> **Action item**
Go through the entries below and print, exactly, the lines starting at the one with "r_redirect_pending <= 1'b1;" and ending at the one with "bitwise gates (word level) = 2", keeping both ends and no others.
[Opening Supplied data section]
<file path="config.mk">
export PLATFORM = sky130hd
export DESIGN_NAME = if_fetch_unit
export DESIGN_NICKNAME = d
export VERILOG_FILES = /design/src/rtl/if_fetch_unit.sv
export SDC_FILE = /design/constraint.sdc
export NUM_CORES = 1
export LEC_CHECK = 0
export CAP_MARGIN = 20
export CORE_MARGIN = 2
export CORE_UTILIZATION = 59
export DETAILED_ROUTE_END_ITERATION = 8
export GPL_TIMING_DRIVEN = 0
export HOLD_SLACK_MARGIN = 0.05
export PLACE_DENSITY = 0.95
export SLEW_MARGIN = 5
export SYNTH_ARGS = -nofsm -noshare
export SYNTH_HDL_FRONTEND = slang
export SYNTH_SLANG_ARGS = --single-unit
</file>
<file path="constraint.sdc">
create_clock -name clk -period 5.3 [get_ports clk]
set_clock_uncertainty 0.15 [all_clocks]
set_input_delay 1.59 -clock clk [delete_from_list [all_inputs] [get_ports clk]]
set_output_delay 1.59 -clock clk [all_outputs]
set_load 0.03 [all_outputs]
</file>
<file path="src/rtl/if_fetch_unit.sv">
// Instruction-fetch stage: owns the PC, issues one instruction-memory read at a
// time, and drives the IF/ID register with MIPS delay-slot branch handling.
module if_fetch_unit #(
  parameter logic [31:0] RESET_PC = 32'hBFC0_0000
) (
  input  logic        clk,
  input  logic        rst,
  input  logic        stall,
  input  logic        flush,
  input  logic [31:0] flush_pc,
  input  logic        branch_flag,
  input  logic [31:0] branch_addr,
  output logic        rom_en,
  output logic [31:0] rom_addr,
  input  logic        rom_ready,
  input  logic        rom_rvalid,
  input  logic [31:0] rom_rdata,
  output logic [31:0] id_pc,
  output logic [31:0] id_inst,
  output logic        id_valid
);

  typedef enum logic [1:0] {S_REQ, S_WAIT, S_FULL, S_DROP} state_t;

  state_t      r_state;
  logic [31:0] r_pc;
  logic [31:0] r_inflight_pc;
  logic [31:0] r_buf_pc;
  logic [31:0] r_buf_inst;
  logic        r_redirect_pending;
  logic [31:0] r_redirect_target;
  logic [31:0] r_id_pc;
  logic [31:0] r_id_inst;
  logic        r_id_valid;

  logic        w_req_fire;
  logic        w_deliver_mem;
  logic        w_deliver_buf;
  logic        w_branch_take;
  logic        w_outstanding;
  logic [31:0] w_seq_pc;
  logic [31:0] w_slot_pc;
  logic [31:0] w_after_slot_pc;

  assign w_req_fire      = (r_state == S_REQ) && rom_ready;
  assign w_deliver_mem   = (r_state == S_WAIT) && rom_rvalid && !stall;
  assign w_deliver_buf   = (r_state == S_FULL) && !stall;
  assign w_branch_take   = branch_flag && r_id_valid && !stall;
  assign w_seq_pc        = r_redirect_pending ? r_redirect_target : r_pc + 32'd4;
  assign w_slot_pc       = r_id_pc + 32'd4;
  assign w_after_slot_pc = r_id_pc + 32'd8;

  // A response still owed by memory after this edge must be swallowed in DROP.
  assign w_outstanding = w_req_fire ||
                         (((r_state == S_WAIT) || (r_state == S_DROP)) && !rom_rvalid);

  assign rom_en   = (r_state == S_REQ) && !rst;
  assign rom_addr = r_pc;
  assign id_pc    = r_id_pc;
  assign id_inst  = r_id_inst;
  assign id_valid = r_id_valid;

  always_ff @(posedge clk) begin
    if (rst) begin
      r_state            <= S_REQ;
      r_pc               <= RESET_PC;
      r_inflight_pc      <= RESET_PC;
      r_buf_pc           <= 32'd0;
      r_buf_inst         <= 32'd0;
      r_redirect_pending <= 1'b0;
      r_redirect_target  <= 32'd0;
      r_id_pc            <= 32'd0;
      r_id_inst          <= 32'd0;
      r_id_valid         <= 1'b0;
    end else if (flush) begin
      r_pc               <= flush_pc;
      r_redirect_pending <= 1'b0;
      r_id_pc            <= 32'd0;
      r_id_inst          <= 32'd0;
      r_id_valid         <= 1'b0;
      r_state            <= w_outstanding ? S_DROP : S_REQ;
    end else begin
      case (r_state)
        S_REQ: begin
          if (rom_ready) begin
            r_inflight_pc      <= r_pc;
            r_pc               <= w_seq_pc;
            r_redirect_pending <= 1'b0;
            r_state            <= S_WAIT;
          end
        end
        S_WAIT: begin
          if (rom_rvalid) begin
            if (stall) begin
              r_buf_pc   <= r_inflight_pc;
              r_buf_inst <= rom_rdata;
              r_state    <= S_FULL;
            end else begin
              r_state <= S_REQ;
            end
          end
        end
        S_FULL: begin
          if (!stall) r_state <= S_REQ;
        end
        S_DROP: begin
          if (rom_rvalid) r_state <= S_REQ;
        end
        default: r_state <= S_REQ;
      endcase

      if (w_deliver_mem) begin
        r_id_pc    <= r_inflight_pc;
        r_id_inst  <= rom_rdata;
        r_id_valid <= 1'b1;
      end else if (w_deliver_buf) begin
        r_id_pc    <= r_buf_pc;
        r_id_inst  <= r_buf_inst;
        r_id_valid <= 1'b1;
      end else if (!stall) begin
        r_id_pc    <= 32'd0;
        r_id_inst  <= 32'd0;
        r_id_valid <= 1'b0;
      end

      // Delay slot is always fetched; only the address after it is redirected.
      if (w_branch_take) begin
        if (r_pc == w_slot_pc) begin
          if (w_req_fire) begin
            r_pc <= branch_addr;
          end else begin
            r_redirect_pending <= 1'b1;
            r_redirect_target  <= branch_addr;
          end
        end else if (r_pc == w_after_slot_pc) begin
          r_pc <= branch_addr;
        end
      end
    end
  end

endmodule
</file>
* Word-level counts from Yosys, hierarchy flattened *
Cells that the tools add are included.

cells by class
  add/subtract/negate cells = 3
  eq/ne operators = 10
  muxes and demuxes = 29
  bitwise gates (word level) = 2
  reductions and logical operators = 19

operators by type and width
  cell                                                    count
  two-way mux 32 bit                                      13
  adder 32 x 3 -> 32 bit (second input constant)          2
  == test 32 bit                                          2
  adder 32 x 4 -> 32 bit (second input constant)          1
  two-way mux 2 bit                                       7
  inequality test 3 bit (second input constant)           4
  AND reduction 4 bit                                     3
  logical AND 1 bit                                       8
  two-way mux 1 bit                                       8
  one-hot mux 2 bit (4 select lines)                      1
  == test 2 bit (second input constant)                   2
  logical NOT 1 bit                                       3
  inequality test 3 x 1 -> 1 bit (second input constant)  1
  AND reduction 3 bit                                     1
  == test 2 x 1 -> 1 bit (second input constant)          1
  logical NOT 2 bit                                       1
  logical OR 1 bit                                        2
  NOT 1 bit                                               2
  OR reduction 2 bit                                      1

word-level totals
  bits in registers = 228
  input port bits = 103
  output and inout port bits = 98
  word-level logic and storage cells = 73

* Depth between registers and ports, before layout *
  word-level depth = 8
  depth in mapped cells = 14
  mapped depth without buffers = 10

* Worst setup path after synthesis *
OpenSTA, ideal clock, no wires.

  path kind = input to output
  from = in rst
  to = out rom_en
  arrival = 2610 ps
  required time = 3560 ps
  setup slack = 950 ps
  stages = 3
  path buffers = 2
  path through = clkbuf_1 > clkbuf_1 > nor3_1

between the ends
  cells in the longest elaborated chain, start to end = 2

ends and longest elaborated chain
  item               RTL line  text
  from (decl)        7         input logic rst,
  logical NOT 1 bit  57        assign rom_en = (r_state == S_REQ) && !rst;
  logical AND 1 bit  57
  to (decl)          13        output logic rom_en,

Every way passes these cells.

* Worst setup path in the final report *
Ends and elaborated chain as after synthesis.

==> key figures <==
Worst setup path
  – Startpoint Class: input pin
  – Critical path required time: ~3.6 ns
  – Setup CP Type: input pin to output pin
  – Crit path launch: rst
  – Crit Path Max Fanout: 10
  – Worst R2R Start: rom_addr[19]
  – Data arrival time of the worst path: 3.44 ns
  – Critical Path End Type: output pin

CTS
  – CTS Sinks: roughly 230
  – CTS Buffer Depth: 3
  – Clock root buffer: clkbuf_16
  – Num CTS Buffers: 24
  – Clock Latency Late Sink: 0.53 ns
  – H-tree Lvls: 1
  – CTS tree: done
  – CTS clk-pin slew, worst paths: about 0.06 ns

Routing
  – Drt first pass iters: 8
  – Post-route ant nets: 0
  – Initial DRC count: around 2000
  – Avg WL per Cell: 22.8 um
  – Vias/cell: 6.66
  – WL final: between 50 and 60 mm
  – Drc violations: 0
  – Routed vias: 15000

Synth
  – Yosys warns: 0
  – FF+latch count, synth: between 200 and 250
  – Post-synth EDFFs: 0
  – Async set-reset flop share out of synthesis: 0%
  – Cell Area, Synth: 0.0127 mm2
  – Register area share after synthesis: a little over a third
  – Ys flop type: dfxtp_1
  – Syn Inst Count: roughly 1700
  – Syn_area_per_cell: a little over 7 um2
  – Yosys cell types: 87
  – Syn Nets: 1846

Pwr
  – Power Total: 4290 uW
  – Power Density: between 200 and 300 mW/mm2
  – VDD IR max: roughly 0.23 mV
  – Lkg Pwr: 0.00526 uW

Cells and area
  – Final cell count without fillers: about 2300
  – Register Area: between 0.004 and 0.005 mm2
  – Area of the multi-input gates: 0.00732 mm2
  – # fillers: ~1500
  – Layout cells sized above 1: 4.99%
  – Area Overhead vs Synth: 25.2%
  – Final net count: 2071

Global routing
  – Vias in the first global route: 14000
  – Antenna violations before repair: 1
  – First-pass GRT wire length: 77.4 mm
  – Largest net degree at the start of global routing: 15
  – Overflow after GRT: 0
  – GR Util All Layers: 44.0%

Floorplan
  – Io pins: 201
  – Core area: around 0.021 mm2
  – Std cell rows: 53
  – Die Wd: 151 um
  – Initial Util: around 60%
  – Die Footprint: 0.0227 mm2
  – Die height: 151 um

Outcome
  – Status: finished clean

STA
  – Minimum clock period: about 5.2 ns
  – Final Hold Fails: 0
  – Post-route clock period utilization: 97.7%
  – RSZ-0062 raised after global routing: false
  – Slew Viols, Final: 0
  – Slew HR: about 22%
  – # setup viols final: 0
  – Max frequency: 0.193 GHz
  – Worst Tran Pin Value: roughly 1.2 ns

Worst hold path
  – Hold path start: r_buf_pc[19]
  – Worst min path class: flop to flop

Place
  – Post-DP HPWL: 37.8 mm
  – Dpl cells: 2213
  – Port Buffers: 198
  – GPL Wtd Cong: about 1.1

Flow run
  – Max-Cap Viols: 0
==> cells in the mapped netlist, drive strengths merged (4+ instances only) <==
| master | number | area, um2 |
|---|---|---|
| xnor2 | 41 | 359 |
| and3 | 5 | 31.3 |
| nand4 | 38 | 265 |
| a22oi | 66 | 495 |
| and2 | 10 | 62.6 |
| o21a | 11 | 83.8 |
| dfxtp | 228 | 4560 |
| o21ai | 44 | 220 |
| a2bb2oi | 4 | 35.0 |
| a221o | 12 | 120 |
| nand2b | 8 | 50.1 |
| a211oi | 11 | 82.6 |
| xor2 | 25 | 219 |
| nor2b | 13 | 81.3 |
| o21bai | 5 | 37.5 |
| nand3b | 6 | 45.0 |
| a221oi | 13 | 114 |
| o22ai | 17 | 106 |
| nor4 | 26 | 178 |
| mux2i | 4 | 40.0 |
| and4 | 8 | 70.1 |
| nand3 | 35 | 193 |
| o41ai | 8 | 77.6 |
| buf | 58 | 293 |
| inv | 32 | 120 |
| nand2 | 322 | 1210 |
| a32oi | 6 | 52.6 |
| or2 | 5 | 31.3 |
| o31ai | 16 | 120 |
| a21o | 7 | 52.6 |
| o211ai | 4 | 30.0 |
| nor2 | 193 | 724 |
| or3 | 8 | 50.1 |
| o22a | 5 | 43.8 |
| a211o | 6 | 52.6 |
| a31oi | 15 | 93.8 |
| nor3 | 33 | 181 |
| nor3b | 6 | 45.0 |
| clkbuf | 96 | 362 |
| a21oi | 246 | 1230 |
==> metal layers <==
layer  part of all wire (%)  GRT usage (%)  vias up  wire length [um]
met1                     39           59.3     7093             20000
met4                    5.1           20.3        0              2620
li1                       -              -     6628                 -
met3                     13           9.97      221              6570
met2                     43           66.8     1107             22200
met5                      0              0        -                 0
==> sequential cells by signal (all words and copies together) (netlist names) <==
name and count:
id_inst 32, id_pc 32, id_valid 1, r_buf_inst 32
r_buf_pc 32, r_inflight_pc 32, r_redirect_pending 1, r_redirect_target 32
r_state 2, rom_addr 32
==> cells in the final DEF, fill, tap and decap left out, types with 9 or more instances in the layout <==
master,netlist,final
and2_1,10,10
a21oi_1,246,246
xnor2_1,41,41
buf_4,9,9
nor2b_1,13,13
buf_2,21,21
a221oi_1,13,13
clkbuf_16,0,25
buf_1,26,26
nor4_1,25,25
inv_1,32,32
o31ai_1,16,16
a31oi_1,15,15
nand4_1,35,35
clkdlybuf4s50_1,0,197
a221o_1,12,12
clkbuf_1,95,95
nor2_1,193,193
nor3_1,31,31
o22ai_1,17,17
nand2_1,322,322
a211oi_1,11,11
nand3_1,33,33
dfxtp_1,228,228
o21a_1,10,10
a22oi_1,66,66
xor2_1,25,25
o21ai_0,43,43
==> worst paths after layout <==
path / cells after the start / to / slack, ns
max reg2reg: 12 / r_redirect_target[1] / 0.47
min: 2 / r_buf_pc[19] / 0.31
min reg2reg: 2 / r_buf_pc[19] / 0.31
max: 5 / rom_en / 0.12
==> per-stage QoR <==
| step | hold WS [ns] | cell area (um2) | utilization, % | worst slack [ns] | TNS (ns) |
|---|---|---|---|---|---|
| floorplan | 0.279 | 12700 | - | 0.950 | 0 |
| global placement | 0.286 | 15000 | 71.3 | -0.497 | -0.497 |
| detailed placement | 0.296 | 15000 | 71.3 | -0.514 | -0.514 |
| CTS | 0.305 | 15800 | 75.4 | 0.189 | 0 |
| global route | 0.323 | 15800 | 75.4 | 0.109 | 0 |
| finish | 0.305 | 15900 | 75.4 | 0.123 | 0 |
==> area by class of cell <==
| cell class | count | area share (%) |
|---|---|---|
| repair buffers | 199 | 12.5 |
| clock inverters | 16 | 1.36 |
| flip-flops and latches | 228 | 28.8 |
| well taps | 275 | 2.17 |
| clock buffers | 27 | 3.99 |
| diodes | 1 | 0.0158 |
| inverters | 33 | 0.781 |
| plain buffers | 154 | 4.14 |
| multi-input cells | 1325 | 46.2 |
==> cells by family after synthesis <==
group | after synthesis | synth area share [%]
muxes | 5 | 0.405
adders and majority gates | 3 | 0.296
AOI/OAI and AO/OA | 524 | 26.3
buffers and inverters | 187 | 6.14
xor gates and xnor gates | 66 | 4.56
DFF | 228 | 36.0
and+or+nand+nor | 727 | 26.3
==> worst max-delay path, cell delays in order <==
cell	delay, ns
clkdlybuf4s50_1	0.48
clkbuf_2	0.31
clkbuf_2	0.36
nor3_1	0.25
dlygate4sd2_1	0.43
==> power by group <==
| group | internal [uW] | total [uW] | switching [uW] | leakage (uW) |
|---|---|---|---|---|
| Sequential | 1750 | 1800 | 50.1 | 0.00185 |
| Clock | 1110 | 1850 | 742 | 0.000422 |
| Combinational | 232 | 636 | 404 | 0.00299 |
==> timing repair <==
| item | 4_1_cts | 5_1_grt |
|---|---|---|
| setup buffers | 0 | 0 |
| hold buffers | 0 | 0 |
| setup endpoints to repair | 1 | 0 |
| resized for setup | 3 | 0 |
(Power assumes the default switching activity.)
[Closing Supplied data section]
[Opening Supplied data section]
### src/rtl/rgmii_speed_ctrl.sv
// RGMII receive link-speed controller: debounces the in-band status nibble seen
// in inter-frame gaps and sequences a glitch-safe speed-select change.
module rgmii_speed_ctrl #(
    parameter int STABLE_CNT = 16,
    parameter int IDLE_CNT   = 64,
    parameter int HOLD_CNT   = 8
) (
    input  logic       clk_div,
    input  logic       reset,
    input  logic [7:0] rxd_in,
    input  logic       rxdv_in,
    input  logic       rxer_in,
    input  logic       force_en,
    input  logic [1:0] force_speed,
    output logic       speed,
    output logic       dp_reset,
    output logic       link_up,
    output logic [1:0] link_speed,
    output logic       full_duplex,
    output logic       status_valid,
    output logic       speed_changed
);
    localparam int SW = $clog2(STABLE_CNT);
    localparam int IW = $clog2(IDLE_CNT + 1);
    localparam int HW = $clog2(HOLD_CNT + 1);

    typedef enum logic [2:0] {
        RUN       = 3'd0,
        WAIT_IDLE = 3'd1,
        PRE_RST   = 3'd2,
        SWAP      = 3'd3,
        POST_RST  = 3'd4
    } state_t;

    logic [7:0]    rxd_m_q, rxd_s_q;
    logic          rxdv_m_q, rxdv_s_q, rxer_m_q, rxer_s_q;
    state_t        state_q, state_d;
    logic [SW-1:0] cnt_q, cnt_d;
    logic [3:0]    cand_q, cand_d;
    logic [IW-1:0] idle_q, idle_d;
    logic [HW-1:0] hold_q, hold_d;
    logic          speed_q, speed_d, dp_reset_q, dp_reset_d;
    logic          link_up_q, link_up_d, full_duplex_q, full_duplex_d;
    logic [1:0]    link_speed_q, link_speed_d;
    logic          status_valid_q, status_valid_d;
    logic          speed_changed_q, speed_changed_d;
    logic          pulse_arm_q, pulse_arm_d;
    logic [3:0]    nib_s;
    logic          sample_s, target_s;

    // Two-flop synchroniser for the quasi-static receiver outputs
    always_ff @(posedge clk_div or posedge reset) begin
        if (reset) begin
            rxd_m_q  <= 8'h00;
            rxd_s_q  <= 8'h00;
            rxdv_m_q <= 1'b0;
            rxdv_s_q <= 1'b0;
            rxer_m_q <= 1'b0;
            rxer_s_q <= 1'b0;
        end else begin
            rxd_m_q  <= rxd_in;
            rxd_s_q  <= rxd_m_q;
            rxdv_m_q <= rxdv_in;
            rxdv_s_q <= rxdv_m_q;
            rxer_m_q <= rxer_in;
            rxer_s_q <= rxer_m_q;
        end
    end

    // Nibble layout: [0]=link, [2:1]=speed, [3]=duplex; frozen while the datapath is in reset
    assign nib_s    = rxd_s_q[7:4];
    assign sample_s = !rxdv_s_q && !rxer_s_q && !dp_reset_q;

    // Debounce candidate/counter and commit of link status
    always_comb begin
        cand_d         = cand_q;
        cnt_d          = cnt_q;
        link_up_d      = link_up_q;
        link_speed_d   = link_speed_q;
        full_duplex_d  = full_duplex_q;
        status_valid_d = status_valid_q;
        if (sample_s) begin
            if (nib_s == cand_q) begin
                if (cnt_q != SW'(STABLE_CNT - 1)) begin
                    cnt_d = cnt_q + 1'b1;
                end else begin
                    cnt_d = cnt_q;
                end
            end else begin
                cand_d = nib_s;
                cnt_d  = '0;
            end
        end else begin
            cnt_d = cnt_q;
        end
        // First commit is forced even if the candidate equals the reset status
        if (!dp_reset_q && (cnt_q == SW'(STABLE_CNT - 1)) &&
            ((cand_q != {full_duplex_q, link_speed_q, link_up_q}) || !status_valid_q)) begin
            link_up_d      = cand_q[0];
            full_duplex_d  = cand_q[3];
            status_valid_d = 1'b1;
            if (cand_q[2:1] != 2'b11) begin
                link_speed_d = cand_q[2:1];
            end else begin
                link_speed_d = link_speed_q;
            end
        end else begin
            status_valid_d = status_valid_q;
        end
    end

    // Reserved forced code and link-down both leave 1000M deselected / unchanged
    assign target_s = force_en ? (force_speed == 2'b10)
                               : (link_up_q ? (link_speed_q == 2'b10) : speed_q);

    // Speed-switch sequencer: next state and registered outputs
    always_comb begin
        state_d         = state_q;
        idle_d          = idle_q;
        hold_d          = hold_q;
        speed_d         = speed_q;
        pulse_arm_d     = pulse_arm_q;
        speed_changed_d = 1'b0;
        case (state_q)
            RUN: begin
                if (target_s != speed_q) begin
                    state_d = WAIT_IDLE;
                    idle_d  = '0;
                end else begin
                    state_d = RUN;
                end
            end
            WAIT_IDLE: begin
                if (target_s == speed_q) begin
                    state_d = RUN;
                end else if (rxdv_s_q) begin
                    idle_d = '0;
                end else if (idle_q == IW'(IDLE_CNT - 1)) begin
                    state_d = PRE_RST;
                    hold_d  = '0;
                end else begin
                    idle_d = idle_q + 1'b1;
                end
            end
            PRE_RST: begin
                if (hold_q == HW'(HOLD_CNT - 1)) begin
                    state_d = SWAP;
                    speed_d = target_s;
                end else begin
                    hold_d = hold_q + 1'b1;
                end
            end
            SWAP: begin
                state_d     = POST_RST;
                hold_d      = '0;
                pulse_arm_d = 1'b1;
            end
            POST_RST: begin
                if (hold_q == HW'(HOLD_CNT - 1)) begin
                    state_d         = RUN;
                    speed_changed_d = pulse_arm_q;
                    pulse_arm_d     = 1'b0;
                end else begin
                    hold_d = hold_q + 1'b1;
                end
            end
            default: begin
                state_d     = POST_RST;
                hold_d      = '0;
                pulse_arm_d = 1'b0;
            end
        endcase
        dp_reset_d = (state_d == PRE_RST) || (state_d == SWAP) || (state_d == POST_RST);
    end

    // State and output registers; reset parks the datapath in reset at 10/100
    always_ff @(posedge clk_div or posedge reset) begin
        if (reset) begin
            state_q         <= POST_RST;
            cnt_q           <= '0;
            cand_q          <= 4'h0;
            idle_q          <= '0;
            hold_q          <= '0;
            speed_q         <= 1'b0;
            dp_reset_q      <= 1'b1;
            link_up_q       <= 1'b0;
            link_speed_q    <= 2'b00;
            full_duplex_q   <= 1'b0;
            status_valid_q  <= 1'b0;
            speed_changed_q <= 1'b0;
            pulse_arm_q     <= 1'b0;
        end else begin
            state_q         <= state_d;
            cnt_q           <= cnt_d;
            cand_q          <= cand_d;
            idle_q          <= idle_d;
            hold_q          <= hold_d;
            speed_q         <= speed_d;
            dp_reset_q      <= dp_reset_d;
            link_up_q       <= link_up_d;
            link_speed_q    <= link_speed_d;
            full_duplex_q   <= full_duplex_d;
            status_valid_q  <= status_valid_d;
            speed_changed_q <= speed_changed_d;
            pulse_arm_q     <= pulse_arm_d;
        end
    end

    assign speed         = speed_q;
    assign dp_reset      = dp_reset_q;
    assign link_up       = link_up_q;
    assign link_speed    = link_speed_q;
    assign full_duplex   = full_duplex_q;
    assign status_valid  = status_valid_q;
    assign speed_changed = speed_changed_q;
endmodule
[Closing Supplied data section]
> **Response**
            r_redirect_pending <= 1'b1;
            r_redirect_target  <= branch_addr;
          end
        end else if (r_pc == w_after_slot_pc) begin
          r_pc <= branch_addr;
        end
      end
    end
  end

endmodule
</file>
* Word-level counts from Yosys, hierarchy flattened *
Cells that the tools add are included.

cells by class
  add/subtract/negate cells = 3
  eq/ne operators = 10
  muxes and demuxes = 29
  bitwise gates (word level) = 2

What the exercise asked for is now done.